枯れ草と痛い小石の混じる果てもない荒野の中を、カメリアは、息を切らせながら、走っていました。後ろを見ると、影のように黒い男たちが、にやにやと笑いながら、自分を追いかけて走ってくるのが見えました。
いや!いや!いや! カメリアは叫びながら、懸命に逃げました。しかし男たちは彼女を追いかけることをやめず、その黒い腕を蛇のように伸ばし、彼女の襟首を捕まえたかと思うと、恐ろしい力で彼女をひっぱり、痛い荒野の石の上にぼろ人形のように投げ倒しました。
ああああああ!!
悲鳴を上げて、カメリアは寝床から飛び起きました。激しい息が肩を揺らし、涙で頬が濡れていました。隣で眠っていた母親が、その声に飛び起きて、「カメリア、どうしたの?」と声をかけました。カメリアは涙に震えながら、母親の胸に飛び込み、声をあげて泣き始めました。

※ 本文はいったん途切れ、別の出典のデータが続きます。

### config.mk
export PLATFORM = sky130hd
export DESIGN_NAME = shifter_pipe_flat
export DESIGN_NICKNAME = d
export VERILOG_FILES = /design/src/rtl/shifter_pipe_pkg.sv /design/src/rtl/shifter_pipe_if.sv /design/src/rtl/shifter_pipe_shift_stage.sv /design/src/rtl/shifter_pipe.sv /design/src/flat_wrapper.sv
export SDC_FILE = /design/constraint.sdc
export NUM_CORES = 1
export LEC_CHECK = 0
export BUFFER_PORTS_ARGS = -buffer_cell sky130_fd_sc_hd__clkbuf_2
export CORE_MARGIN = 2
export CORE_UTILIZATION = 30
export DETAILED_ROUTE_END_ITERATION = 7
export GPL_TIMING_DRIVEN = 0
export PLACE_DENSITY_LB_ADDON = 0.05
export RECOVER_POWER = 50
export SETUP_SLACK_MARGIN = 0.2
export SLEW_MARGIN = 25
export SYNTH_ARGS = -nofsm -noshare
export SYNTH_HDL_FRONTEND = slang
export SYNTH_HIERARCHICAL = 1
export SYNTH_SLANG_ARGS = --single-unit
### constraint.sdc
create_clock -name clock -period 1.56 [get_ports clock]
set_input_delay 0.312 -clock clock [delete_from_list [all_inputs] [get_ports clock]]
set_output_delay 0.312 -clock clock [all_outputs]
set_load 0.03 [all_outputs]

「また昔の夢をみたのね」母親は、カメリアの背中をなでながら、言いました。「大丈夫。もうとっくに終わった夢よ」母親は、カメリアを抱きながら、しばし慰めの呪文の歌を歌いました。そうしていると、少しずつ、カメリアの気持ちも静かになってきて、怖い夢にもだんだんと幕が下がり、涙もかすみ、やがて彼女は、ふうと安堵の息をつきました。すると今度は、胸の中にたまらない悔しさが生まれてきて、カメリアは母の顔を見上げて訴えるように言いました。

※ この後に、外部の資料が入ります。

[config.mk]
export PLATFORM = sky130hd
export DESIGN_NAME = convolution_input_loader
export DESIGN_NICKNAME = d
export VERILOG_FILES = /design/src/rtl/convolution_pkg.sv /design/src/rtl/conv_sp_ram.sv /design/src/rtl/convolution_input_loader.sv
export SDC_FILE = /design/constraint.sdc
export NUM_CORES = 2
export LEC_CHECK = 0
export ABC_AREA = 1
export BUFFER_PORTS_ARGS = -buffer_cell sky130_fd_sc_hd__clkbuf_2
export CAP_MARGIN = 15
export CORE_MARGIN = 2
export CORE_UTILIZATION = 40
export DETAILED_ROUTE_END_ITERATION = 16
export PLACE_DENSITY = 0.56
export SLEW_MARGIN = 20
export SYNTH_ARGS = -nofsm -noshare
export SYNTH_HDL_FRONTEND = slang
export SYNTH_HIERARCHICAL = 1
export SYNTH_SLANG_ARGS = --single-unit
[constraint.sdc]
create_clock -name ap_clk -period 5.9 [get_ports ap_clk]
set_clock_uncertainty 0.05 [all_clocks]
set_input_delay 1.18 -clock ap_clk [delete_from_list [all_inputs] [get_ports ap_clk]]
set_output_delay 1.18 -clock ap_clk [all_outputs]
set_load 0.05 [all_outputs]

「わたし、男は嫌い。いやって言ったのに、いやって言ったのに!」すると母親はカメリアを抱く腕を強めて、言いました。「…カメリア、あなたと同じ思いをした女は、星の数ほどいるわ」母親もまた、遠い昔のことに思いをはせ、苦しそうに眉をゆがめました。彼女は、覚めた悲しみの中に閉じてゆく自分の心を感じながら、娘の長い金髪を、指で静かになでて、言いました。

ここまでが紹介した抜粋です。